*** Records supplied ***

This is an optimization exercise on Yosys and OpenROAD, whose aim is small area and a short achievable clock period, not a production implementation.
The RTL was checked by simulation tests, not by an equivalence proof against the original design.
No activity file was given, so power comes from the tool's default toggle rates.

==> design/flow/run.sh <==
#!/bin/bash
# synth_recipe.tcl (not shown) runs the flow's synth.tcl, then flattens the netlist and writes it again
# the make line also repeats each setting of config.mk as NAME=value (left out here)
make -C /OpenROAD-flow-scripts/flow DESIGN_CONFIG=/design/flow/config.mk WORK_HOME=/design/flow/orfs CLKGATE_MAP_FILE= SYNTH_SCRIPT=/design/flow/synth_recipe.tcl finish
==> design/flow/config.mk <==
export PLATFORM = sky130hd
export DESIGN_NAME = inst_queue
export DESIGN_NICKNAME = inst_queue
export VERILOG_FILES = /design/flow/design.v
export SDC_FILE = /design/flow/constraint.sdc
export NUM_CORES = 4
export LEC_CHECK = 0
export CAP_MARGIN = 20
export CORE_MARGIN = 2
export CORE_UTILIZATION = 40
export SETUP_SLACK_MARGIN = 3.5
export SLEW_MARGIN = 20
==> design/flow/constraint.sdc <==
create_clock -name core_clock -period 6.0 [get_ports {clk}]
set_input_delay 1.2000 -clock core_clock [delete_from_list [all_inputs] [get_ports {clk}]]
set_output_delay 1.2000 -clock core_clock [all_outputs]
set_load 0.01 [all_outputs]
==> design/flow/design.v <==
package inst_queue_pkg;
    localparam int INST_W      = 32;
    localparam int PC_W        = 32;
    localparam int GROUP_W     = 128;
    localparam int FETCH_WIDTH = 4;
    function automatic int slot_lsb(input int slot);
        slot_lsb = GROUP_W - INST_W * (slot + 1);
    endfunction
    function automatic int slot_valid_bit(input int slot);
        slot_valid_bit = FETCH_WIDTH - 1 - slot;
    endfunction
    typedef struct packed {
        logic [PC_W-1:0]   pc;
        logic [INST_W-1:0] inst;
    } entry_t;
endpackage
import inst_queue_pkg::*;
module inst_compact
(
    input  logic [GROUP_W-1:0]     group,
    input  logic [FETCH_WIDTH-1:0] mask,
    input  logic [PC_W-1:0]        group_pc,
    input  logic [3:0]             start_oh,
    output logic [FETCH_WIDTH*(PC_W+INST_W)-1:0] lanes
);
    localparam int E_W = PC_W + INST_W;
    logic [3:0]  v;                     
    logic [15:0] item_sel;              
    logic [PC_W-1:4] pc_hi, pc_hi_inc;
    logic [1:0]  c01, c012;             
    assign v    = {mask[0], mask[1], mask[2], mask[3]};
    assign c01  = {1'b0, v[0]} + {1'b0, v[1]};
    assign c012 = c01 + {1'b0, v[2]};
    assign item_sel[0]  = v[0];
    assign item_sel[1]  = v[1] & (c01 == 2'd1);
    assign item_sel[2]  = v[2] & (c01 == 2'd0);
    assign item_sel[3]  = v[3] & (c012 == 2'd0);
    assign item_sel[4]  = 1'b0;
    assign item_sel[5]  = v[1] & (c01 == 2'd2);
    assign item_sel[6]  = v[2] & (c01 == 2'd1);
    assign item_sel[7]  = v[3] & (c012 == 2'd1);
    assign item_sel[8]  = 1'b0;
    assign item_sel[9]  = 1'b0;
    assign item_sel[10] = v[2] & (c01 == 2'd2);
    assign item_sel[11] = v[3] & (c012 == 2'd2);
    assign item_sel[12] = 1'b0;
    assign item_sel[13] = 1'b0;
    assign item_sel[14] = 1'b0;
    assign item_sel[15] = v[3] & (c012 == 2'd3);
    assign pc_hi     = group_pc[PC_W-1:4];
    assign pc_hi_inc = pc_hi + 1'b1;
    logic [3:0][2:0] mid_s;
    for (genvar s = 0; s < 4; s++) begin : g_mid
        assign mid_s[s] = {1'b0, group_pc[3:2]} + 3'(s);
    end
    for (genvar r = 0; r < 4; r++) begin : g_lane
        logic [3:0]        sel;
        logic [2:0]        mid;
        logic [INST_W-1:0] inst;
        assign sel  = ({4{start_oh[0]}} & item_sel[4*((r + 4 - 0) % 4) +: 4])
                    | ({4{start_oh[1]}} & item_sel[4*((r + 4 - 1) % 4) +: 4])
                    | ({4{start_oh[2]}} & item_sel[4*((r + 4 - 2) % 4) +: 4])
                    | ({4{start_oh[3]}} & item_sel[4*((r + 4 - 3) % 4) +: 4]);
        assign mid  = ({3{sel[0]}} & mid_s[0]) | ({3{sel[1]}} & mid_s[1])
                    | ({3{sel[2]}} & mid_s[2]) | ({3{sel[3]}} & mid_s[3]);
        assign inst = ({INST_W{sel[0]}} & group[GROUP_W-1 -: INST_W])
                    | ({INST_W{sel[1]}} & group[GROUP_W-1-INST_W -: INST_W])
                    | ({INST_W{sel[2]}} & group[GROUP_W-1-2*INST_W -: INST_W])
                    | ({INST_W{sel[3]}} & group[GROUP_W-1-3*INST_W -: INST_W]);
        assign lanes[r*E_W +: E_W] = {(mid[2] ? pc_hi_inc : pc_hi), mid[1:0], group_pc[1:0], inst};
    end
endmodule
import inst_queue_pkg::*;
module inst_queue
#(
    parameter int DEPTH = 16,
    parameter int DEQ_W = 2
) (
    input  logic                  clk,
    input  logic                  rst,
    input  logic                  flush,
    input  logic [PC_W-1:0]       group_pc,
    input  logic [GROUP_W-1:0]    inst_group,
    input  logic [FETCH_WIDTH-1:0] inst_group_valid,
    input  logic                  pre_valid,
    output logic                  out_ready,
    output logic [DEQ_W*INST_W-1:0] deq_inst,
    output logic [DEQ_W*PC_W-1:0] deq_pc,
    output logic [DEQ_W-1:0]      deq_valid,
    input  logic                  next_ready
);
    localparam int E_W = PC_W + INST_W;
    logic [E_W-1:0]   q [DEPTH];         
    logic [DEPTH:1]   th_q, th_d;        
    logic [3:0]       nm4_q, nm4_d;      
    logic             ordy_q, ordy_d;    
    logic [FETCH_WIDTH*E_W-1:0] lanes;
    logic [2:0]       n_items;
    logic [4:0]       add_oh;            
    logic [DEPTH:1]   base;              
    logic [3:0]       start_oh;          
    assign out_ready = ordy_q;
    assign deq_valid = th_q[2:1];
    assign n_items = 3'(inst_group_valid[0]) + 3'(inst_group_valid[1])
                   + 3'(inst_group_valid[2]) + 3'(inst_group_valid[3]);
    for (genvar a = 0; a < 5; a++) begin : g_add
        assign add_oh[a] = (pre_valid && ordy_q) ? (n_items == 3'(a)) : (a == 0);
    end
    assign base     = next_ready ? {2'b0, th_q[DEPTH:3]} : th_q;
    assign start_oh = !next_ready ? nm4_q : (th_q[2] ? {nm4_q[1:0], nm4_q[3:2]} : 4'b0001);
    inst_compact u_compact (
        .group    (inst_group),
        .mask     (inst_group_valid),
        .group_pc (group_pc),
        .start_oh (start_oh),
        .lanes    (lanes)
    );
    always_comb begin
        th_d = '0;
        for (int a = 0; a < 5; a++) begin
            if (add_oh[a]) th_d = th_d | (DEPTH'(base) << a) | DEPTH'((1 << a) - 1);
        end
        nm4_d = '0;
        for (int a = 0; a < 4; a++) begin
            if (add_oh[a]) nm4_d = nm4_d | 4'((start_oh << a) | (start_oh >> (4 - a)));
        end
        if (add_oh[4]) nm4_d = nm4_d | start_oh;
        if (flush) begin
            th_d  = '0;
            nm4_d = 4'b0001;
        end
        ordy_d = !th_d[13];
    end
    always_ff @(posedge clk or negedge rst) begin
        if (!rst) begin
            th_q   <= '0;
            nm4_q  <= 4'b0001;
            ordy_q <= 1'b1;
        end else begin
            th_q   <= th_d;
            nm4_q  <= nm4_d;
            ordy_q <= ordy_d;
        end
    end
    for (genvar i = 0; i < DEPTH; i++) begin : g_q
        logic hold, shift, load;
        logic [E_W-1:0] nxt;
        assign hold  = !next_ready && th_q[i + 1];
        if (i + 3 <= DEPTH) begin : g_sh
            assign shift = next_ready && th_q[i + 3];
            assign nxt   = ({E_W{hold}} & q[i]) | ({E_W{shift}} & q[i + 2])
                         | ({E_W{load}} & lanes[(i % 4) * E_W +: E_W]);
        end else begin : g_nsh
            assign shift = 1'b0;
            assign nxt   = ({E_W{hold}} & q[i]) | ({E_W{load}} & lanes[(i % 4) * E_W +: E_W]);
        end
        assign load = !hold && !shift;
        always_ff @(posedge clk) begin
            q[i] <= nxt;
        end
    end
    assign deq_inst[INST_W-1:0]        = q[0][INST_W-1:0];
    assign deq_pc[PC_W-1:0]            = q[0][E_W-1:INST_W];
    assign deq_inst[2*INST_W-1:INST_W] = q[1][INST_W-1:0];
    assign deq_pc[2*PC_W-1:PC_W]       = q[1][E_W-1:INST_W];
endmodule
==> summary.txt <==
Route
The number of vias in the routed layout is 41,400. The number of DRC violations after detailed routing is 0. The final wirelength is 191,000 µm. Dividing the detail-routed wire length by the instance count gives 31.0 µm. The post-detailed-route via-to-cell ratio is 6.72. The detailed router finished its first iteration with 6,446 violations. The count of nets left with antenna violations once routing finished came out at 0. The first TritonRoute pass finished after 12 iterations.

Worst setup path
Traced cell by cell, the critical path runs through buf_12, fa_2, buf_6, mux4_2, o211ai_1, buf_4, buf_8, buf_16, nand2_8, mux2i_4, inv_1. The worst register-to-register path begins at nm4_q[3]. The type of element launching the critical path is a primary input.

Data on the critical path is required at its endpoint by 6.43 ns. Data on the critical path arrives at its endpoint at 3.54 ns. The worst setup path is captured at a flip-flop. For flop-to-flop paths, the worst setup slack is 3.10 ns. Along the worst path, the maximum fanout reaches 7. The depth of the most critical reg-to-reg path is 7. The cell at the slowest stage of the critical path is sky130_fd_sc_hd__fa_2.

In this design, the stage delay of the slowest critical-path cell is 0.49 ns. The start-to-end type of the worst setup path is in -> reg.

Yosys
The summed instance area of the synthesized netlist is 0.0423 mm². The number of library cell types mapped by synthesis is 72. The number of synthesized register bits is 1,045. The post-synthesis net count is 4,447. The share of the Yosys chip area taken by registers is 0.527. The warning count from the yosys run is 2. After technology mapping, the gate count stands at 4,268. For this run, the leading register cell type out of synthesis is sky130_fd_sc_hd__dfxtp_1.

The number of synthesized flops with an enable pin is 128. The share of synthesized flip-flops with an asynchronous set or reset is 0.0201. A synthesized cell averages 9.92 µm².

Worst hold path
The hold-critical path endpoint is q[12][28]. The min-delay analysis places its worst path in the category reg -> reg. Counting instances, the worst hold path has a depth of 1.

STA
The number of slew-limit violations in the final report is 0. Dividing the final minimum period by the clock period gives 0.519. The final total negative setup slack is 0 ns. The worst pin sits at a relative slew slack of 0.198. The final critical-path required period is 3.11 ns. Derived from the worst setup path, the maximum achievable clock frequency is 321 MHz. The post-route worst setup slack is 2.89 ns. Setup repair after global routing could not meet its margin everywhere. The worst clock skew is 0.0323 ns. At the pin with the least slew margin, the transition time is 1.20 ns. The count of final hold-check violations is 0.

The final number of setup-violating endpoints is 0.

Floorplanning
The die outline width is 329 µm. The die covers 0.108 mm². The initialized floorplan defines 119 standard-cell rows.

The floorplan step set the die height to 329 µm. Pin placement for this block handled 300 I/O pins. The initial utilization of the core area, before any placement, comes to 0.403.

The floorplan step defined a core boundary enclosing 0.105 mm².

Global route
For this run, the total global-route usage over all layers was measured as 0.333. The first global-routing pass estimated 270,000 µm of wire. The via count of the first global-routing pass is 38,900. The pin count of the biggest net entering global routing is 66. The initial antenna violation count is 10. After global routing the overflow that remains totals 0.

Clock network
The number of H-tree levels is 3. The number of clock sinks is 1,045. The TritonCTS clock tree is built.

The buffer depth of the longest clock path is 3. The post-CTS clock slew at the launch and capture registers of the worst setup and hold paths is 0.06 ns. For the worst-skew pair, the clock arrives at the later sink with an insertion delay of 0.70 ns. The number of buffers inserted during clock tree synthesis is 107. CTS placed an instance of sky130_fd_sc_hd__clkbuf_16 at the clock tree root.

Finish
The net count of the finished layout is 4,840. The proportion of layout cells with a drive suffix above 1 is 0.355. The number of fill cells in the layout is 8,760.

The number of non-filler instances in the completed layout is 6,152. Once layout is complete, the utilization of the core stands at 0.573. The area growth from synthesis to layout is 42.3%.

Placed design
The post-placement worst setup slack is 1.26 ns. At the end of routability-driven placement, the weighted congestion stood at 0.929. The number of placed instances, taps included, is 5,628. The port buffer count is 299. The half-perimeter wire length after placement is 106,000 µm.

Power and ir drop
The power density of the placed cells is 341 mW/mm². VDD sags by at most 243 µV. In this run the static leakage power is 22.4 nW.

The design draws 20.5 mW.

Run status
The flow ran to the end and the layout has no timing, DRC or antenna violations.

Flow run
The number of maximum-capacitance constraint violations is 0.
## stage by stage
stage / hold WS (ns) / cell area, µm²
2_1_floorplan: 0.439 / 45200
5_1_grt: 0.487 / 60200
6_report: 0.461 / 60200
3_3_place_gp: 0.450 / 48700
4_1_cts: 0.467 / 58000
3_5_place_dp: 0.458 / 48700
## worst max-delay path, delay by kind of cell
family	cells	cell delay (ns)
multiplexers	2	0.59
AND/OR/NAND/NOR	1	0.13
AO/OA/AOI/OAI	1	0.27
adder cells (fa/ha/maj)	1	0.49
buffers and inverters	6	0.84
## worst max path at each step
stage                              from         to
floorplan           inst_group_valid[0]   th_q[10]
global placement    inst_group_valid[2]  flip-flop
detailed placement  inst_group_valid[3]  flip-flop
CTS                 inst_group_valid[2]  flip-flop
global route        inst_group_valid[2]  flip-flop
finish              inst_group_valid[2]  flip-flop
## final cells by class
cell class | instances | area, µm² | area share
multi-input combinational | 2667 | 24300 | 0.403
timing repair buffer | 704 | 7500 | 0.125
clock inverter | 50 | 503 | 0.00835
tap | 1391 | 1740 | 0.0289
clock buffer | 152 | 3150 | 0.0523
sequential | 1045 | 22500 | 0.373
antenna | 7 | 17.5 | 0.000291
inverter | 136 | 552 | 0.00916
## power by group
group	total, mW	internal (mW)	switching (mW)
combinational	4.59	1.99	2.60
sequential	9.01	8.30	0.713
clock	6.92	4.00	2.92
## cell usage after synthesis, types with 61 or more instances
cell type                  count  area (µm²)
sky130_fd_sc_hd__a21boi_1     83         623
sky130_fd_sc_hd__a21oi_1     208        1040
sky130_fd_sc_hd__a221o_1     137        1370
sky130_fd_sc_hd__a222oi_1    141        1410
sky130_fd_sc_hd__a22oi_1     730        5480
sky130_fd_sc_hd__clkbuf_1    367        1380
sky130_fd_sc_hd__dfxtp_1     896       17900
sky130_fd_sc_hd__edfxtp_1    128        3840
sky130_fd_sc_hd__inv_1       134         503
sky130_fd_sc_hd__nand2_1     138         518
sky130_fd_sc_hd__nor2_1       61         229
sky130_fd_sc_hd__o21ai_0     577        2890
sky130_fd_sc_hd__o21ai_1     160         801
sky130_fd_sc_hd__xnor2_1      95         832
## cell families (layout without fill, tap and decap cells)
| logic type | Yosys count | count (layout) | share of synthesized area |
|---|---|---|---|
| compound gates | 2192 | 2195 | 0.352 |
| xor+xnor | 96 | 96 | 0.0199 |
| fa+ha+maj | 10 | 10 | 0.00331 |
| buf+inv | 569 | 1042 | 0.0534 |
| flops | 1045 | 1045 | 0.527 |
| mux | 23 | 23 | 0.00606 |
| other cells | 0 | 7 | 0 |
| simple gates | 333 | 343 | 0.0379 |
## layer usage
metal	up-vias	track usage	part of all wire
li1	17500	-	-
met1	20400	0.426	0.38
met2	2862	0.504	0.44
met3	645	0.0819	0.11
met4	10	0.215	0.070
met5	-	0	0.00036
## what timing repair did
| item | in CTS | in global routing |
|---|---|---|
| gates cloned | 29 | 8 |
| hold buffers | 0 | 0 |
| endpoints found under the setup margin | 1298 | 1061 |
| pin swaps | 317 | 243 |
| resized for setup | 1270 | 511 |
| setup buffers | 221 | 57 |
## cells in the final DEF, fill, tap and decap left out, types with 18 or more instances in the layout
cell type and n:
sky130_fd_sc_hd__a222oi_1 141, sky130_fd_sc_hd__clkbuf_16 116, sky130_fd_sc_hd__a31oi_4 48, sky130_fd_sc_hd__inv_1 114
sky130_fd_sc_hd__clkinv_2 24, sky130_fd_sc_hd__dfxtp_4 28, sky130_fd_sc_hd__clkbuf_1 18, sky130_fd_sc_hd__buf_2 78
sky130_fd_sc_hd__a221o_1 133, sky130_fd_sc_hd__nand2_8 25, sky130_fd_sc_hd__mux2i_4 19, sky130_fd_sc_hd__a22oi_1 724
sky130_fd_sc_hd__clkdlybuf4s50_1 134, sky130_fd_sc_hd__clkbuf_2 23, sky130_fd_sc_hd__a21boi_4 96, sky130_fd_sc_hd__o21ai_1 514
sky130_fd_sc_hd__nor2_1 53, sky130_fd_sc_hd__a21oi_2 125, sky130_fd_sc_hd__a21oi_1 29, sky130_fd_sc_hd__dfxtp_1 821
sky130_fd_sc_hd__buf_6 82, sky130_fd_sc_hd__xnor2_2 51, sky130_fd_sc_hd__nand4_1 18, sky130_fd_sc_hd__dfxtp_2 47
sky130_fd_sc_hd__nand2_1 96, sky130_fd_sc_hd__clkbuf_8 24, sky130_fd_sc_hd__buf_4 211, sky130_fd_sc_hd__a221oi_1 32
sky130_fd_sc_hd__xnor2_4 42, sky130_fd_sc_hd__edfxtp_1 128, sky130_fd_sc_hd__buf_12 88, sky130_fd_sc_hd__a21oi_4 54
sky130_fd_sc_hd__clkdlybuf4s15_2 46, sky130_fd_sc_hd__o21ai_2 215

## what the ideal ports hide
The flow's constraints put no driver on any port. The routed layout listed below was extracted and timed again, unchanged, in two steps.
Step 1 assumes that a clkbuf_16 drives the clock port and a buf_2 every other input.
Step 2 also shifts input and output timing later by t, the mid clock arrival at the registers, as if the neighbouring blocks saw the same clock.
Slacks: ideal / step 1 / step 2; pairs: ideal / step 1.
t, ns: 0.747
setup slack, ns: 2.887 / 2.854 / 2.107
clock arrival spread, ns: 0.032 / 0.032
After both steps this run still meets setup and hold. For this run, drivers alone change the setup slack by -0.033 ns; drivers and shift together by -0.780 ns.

*** End of Records supplied ***

- Problem statement: Restate, word for word and without additions, every line from the top of the listing above through the line that contains "set_load 0.01 [all_outputs]".

- Result of the task:
This is an optimization exercise on Yosys and OpenROAD, whose aim is small area and a short achievable clock period, not a production implementation.
The RTL was checked by simulation tests, not by an equivalence proof against the original design.
No activity file was given, so power comes from the tool's default toggle rates.

==> design/flow/run.sh <==
#!/bin/bash
# synth_recipe.tcl (not shown) runs the flow's synth.tcl, then flattens the netlist and writes it again
# the make line also repeats each setting of config.mk as NAME=value (left out here)
make -C /OpenROAD-flow-scripts/flow DESIGN_CONFIG=/design/flow/config.mk WORK_HOME=/design/flow/orfs CLKGATE_MAP_FILE= SYNTH_SCRIPT=/design/flow/synth_recipe.tcl finish
==> design/flow/config.mk <==
export PLATFORM = sky130hd
export DESIGN_NAME = inst_queue
export DESIGN_NICKNAME = inst_queue
export VERILOG_FILES = /design/flow/design.v
export SDC_FILE = /design/flow/constraint.sdc
export NUM_CORES = 4
export LEC_CHECK = 0
export CAP_MARGIN = 20
export CORE_MARGIN = 2
export CORE_UTILIZATION = 40
export SETUP_SLACK_MARGIN = 3.5
export SLEW_MARGIN = 20
==> design/flow/constraint.sdc <==
create_clock -name core_clock -period 6.0 [get_ports {clk}]
set_input_delay 1.2000 -clock core_clock [delete_from_list [all_inputs] [get_ports {clk}]]
set_output_delay 1.2000 -clock core_clock [all_outputs]
set_load 0.01 [all_outputs]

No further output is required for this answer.